Sherpas: What Makes Them Superhuman?

Jun 28, 2017 By Vaibhav S., Young Editor
Vaibhav Seshadri's picture

How do you want to make a mark-- go to space, become a billionaire, or perhaps climb Mt. Everest? All of these are incredible feats involving an immense amount of hardwork and perseverance.

But what if I told you there are a group of people who climb mountains such as the Everest with utmost ease!

Sherpas are an ethnic group from the mountainous regions of Nepal-- a country which is also home to the tallest mountain on earth. Sherpas work as guides and porters for mountaineering expeditions in the Himalayas, and are incredibly valuable to climbers because of their expertise and knowledge of the mountains.

The Study

Sherpas are generally renowned for their superhuman ability to scale mountains with little to no trouble. A group of scientists from the U.K studied ten British citizens to see how their body reacted to the harsh altitude compared to the Sherpas.

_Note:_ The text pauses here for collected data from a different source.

<file path="config.mk">
export PLATFORM = sky130hd
export DESIGN_NAME = pfc_flash_ctrl
export DESIGN_NICKNAME = d
export VERILOG_FILES = /design/src/shared/pfc_pkg.sv /design/src/hdl/pfc_flash_ctrl.sv
export SDC_FILE = /design/constraint.sdc
export NUM_CORES = 1
export LEC_CHECK = 0
export BUFFER_PORTS_ARGS = -buffer_cell sky130_fd_sc_hd__buf_2
export CORE_MARGIN = 3
export CORE_UTILIZATION = 50
export CTS_BUF_LIST = sky130_fd_sc_hd__clkbuf_4 sky130_fd_sc_hd__clkbuf_8
export CTS_CLUSTER_SIZE = 25
export DETAILED_ROUTE_END_ITERATION = 16
export PLACE_DENSITY = 0.79
export SKIP_CTS_REPAIR_TIMING = 1
export SYNTH_ARGS = -nofsm -noshare
export SYNTH_HDL_FRONTEND = slang
export SYNTH_SLANG_ARGS = --single-unit
export TNS_END_PERCENT = 20
</file>
<file path="constraint.sdc">
create_clock -name clk -period 5.07 [get_ports clk]
set_input_delay 0.507 -clock clk [delete_from_list [all_inputs] [get_ports clk]]
set_output_delay 0.507 -clock clk [all_outputs]
set_load 0.02 [all_outputs]
</file>
<file path="src/shared/pfc_pkg.sv">
package pfc_pkg;
  localparam int unsigned ClkHz = 10_000_000;
  localparam int unsigned OscHz = 1_000_000;
  localparam logic [3:0] OscDiv = 4'(ClkHz / OscHz);
  localparam int unsigned LatchTimeoutUs = 500;
  localparam int unsigned OffTimeoutUs = 500;
  localparam logic [9:0] LatchTicks = 10'(LatchTimeoutUs * OscHz / 1_000_000);
  localparam logic [9:0] OffTicks = 10'(OffTimeoutUs * OscHz / 1_000_000);
  localparam logic [1:0] FilterCycles = 2'h3;
  // Timer capacitance in 0.01 uF units; 10 s per uF gives 100 ms per unit
  localparam int unsigned MsPerCapUnit = 100;
  localparam logic [9:0] TicksPerMs = 10'(OscHz / 1000);
  localparam logic [7:0] TimerCapReset = 8'h0A;
  localparam logic [4:0] LevelMax = 5'h10;
  localparam logic [4:0] FlashGroupTop = 5'h04;
  localparam logic [11:0] AddrTimerCap = 12'h000;
  localparam logic [11:0] AddrStatus = 12'h004;
  localparam logic [11:0] AddrPending = 12'h008;
  // Output current per level in tenths of a percent, index 0 is off
  localparam logic [9:0] PctTable [0:16] = '{
    10'h000, 10'h3E8, 10'h37B, 10'h31A, 10'h2C4, 10'h277, 10'h232, 10'h1F5,
    10'h1BF, 10'h18E, 10'h163, 10'h13C, 10'h11A, 10'h0FB, 10'h0E0, 10'h0C8,
    10'h000};
  typedef enum logic [1:0] {
    PUMP_1X = 2'h1,
    PUMP_1P5X = 2'h2,
    PUMP_2X = 2'h3
  } pfc_pump_t;
  typedef enum logic [1:0] {
    LIGHT_OFF = 2'h0,
    LIGHT_FLASH = 2'h1,
    LIGHT_TORCH = 2'h2
  } pfc_light_t;
  typedef enum logic [1:0] {
    ST_SHUTDOWN = 2'b01,
    ST_RUN = 2'b10
  } pfc_state_t;
  typedef struct packed {
    logic timerExpired;
    logic timerArmed;
    logic outputOn;
    logic shutdown;
    pfc_light_t lightMode;
    pfc_pump_t pumpMode;
    logic [4:0] levelCode;
  } pfc_status_t;
endpackage

</file>
<file path="src/hdl/pfc_flash_ctrl.sv">
// Design decisions made here: the APB register port and the register addresses.
`timescale 1ns/1ps
// What this block does
// - Count clean rising edges on the control pin into a level code of 16.
// - After control high for latch timeout, apply count to output, clear count.
// - All timeouts run off a derived 1 MHz oscillator tick; the glitch filter counts clocks.
// - Levels 1 to 16 map to the fixed percentage table, 16 is zero.
// - Control held low past the off timeout enters shutdown, output off.
// - Shutdown clears the pending count and the latched level.
// - Flash timer armed only for latched levels 1 to 4.
// - Moving from levels 1-4 to 5-16 ignores any running flash timer.
// - Moving from levels 5-16 to 1-4 restarts the flash timer.
// - Every new latched level resets the pump stage and mode.
// - Flash timeout is 10 seconds per microfarad of timer capacitance.
// - An expired armed flash timer turns the output off by itself.
// - Timer pin held at ground disables the timer for any level.
// - Shutdown or level 0 gives off; otherwise select low flash, high torch.
// - Pump starts in 1X, steps to 1.5X then 2X while headroom is short.
module pfc_flash_ctrl
  import pfc_pkg::*;
(
  input wire logic clk,
  input wire logic reset,
  input wire logic psel,
  input wire logic penable,
  input wire logic pwrite,
  input wire logic [11:0] paddr,
  input wire logic [31:0] pwdata,
  output logic [31:0] prdata,
  output logic pready,
  output logic pslverr,
  input wire logic enSetPin,
  input wire logic flashTorchSelectInput,
  input wire logic timerCapacitorPinLow,
  input wire logic headroomShort,
  output logic [4:0] levelCode,
  output logic [9:0] currentTenthPct,
  output logic outputOn,
  output pfc_light_t lightMode,
  output pfc_pump_t pumpMode,
  output logic pumpReset,
  output logic shutdown
);

  pfc_state_t state_reg;
  logic [3:0] divCnt_reg;
  logic oscTick_reg;
  logic enSync2_reg;
  logic selSync2_reg;
  logic enClean_reg;
  logic enPrev_reg;
  logic [1:0] filtCnt_reg;
  logic [9:0] highCnt_reg;
  logic [9:0] lowCnt_reg;
  logic [4:0] pending_reg;
  logic [4:0] level_reg;
  logic [7:0] timerCap_reg;
  logic [9:0] msDiv_reg;
  logic [23:0] msCnt_reg;
  logic timerExpired_reg;
  logic latchNow;
  logic offNow;
  logic riseNow;
  logic newHigh;
  logic oldHigh;
  logic timerArmed;
  logic [23:0] timerLimit;
  logic apbSetup;
  logic apbWrite;
  pfc_status_t status;

  // 1 MHz oscillator tick from the 10 MHz clock
  always_ff @(posedge clk or posedge reset) begin
    if (reset) begin
      divCnt_reg <= 4'h0;
      oscTick_reg <= 1'b0;
    end else if (divCnt_reg == OscDiv - 4'h1) begin
      divCnt_reg <= 4'h0;
      oscTick_reg <= 1'b1;
    end else begin
      divCnt_reg <= divCnt_reg + 4'h1;
      oscTick_reg <= 1'b0;
    end
  end

  // Select line is only synchronised; its level is used, never its edges
  pfc_sync2 enSyncInst (
    .clk(clk),
    .reset(reset),
    .d(enSetPin),
    .q(enSync2_reg)
  );

  pfc_sync2 selSyncInst (
    .clk(clk),
    .reset(reset),
    .d(flashTorchSelectInput),
    .q(selSync2_reg)
  );

  // Glitch filter: level must hold a few clocks before it is believed
  always_ff @(posedge clk or posedge reset) begin
    if (reset) begin
      filtCnt_reg <= 2'h0;
      enClean_reg <= 1'b0;
      enPrev_reg <= 1'b0;
    end else begin
      enPrev_reg <= enClean_reg;
      if (enSync2_reg == enClean_reg) begin
        filtCnt_reg <= 2'h0;
      end else if (filtCnt_reg == FilterCycles - 2'h1) begin
        filtCnt_reg <= 2'h0;
        enClean_reg <= enSync2_reg;
      end else begin
        filtCnt_reg <= filtCnt_reg + 2'h1;
      end
    end
  end

  assign riseNow = enClean_reg & ~enPrev_reg;

  // High and low time counters in oscillator ticks
  always_ff @(posedge clk or posedge reset) begin
    if (reset) begin
      highCnt_reg <= 10'h000;
      lowCnt_reg <= 10'h000;
    end else if (enClean_reg != enPrev_reg) begin
      highCnt_reg <= 10'h000;
      lowCnt_reg <= 10'h000;
    end else if (oscTick_reg) begin
      if (enClean_reg && highCnt_reg != LatchTicks) begin
        highCnt_reg <= highCnt_reg + 10'h001;
      end
      if (!enClean_reg && lowCnt_reg != OffTicks) begin
        lowCnt_reg <= lowCnt_reg + 10'h001;
      end
    end
  end

  // Fires once per high period; an empty count latches nothing
  assign latchNow = enClean_reg && oscTick_reg && highCnt_reg == LatchTicks - 10'h001
    && pending_reg != 5'h00;
  assign offNow = !enClean_reg && oscTick_reg && lowCnt_reg == OffTicks - 10'h001;

  always_ff @(posedge clk or posedge reset) begin
    if (reset) begin
      state_reg <= ST_SHUTDOWN;
    end else begin
      case (state_reg)
        ST_SHUTDOWN: begin
          if (riseNow) begin
            state_reg <= ST_RUN;
          end
        end
        ST_RUN: begin
          if (offNow) begin
            state_reg <= ST_SHUTDOWN;
          end
        end
        default: begin
          state_reg <= ST_SHUTDOWN;
        end
      endcase
    end
  end

  // Pending edge count and latched level
  always_ff @(posedge clk or posedge reset) begin
    if (reset) begin
      pending_reg <= 5'h00;
      level_reg <= 5'h00;
    end else if (offNow) begin
      pending_reg <= 5'h00;
      level_reg <= 5'h00;
    end else if (latchNow) begin
      level_reg <= pending_reg;
      pending_reg <= 5'h00;
    end else if (riseNow && pending_reg != LevelMax) begin
      pending_reg <= pending_reg + 5'h01;
    end
  end

  assign newHigh = pending_reg <= FlashGroupTop;
  assign oldHigh = level_reg != 5'h00 && level_reg <= FlashGroupTop;
  assign timerArmed = level_reg != 5'h00 && level_reg <= FlashGroupTop
    && !timerCapacitorPinLow;
  assign timerLimit = 24'(timerCap_reg) * 24'(MsPerCapUnit);

  // Flash timer in milliseconds
  // A shutdown, or a latch into or out of levels 1-4, in the expiry cycle wins, so timing restarts cleanly
  always_ff @(posedge clk or posedge reset) begin
    if (reset) begin
      msDiv_reg <= 10'h000;
      msCnt_reg <= 24'h000000;
      timerExpired_reg <= 1'b0;
    end else if (offNow || (latchNow && !newHigh)) begin
      msDiv_reg <= 10'h000;
      msCnt_reg <= 24'h000000;
      timerExpired_reg <= 1'b0;
    end else if (latchNow && newHigh && !oldHigh) begin
      msDiv_reg <= 10'h000;
      msCnt_reg <= 24'h000000;
      timerExpired_reg <= 1'b0;
    end else if (!timerArmed) begin
      msDiv_reg <= 10'h000;
      msCnt_reg <= 24'h000000;
      timerExpired_reg <= 1'b0;
    end else if (!timerExpired_reg && oscTick_reg) begin
      if (msDiv_reg == TicksPerMs - 10'h001) begin
        msDiv_reg <= 10'h000;
        if (msCnt_reg + 24'h000001 >= timerLimit) begin
          timerExpired_reg <= 1'b1;
        end else begin
          msCnt_reg <= msCnt_reg + 24'h000001;
        end
      end else begin
        msDiv_reg <= msDiv_reg + 10'h001;
      end
    end
  end

  // Pump mode steps up only on oscillator ticks so each mode can settle
  always_ff @(posedge clk or posedge reset) begin
    if (reset) begin
      pumpMode <= PUMP_1X;
      pumpReset <= 1'b0;
    end else if (latchNow || offNow) begin
      pumpMode <= PUMP_1X;
      pumpReset <= 1'b1;
    end else begin
      pumpReset <= 1'b0;
      if (oscTick_reg && headroomShort && outputOn) begin
        case (pumpMode)
          PUMP_1X: begin
            pumpMode <= PUMP_1P5X;
          end
          PUMP_1P5X: begin
            pumpMode <= PUMP_2X;
          end
          default: begin
            pumpMode <= PUMP_2X;
          end
        endcase
      end
    end
  end

  // Output stage, all registered
  always_ff @(posedge clk or posedge reset) begin
    if (reset) begin
      levelCode <= 5'h00;
      currentTenthPct <= 10'h000;
      outputOn <= 1'b0;
      lightMode <= LIGHT_OFF;
      shutdown <= 1'b1;
    end else begin
      levelCode <= level_reg;
      shutdown <= state_reg == ST_SHUTDOWN;
      if (state_reg == ST_SHUTDOWN || level_reg == 5'h00) begin
        lightMode <= LIGHT_OFF;
        outputOn <= 1'b0;
        currentTenthPct <= 10'h000;
      end else begin
        lightMode <= selSync2_reg ? LIGHT_TORCH : LIGHT_FLASH;
        // Level 16 is the zero-current code
        outputOn <= !(timerArmed && timerExpired_reg) && level_reg != LevelMax;
        currentTenthPct <= (timerArmed && timerExpired_reg) ? 10'h000
          : PctTable[level_reg];
      end
    end
  end

  assign status = '{timerExpired: timerExpired_reg, timerArmed: timerArmed,
    outputOn: outputOn, shutdown: shutdown, lightMode: lightMode,
    pumpMode: pumpMode, levelCode: level_reg};

  // APB slave: one wait-free access, answer prepared during setup
  assign apbSetup = psel && !penable;
  assign apbWrite = psel && penable && pready && pwrite;

  always_ff @(posedge clk or posedge reset) begin
    if (reset) begin
      pready <= 1'b0;
      pslverr <= 1'b0;
      prdata <= 32'h00000000;
    end else if (apbSetup) begin
      pready <= 1'b1;
      pslverr <= 1'b0;
      prdata <= 32'h00000000;
      if (paddr == AddrTimerCap) begin
        prdata <= {24'h000000, timerCap_reg};
      end else if (paddr == AddrStatus) begin
        // Status packs 13 bits; the upper read bits stay zero
        prdata <= {19'h00000, status};
      end else if (paddr == AddrPending) begin
        prdata <= {27'h0000000, pending_reg};
      end else begin
        pslverr <= 1'b1;
      end
    end else begin
      pready <= 1'b0;
      pslverr <= 1'b0;
    end
  end

  always_ff @(posedge clk or posedge reset) begin
    if (reset) begin
      timerCap_reg <= TimerCapReset;
    end else if (apbWrite && paddr == AddrTimerCap) begin
      timerCap_reg <= pwdata[7:0];
    end
  end

endmodule // pfc_flash_ctrl

module pfc_sync2
  import pfc_pkg::*;
(
  input wire logic clk,
  input wire logic reset,
  input wire logic d,
  output logic q
);

  logic stage1_reg;

  // Only the second stage is read outside; the first may be metastable
  always_ff @(posedge clk or posedge reset) begin
    if (reset) begin
      stage1_reg <= 1'b0;
      q <= 1'b0;
    end else begin
      stage1_reg <= d;
      q <= stage1_reg;
    end
  end

endmodule // pfc_sync2

</file>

Skin samples were taken from the upper thigh of the participants before their departure to Kathmandu, Nepal. A second set of samples were taken after the volunteers set camp at the Everest Base camp (5000 meters above sea level). Multiple tests were run on both the ‘normal’ people and the Sherpas before, after and during the trek to check oxygen levels and other vitals. 

What Did Scientists Find?

Surprisingly the Red Blood Cell (RBC) count in the Sherpas was much lower than that of ‘normal’ People. RBC's carry oxygen to the cells, to help produce energy for our body to function and perform all the tasks we do everyday.

One would think that since the Sherpas don’t have as much oxygen in their body, they wouldn’t be able to scale the mammoth mountains of the Himalayas. However, it turns out the Sherpas use oxygen much more efficiently than regular people do, which gives them an advantage. 

When scientists examined the muscle cells, they noticed an interesting difference. In most people, the mitochondria-- also known as the powerhouse of the cell, uses fats along with glucose to produce energy. But when fats are used to produce energy, the cells require much more oxygen than glucose. The Sherpas, on the other hand, use only glucose because their cells contain a gene called PPAR1 (peroxisome proliferator-activated receptor 1). This allows their bodies to produce energy without much oxygen, which is scarce at such high altitudes.

This latest study gives scientists more insight into how the human body adapts to the environment, and could help treat patients who suffer from hypoxia - a low oxygen condition. Amazing, isn't it!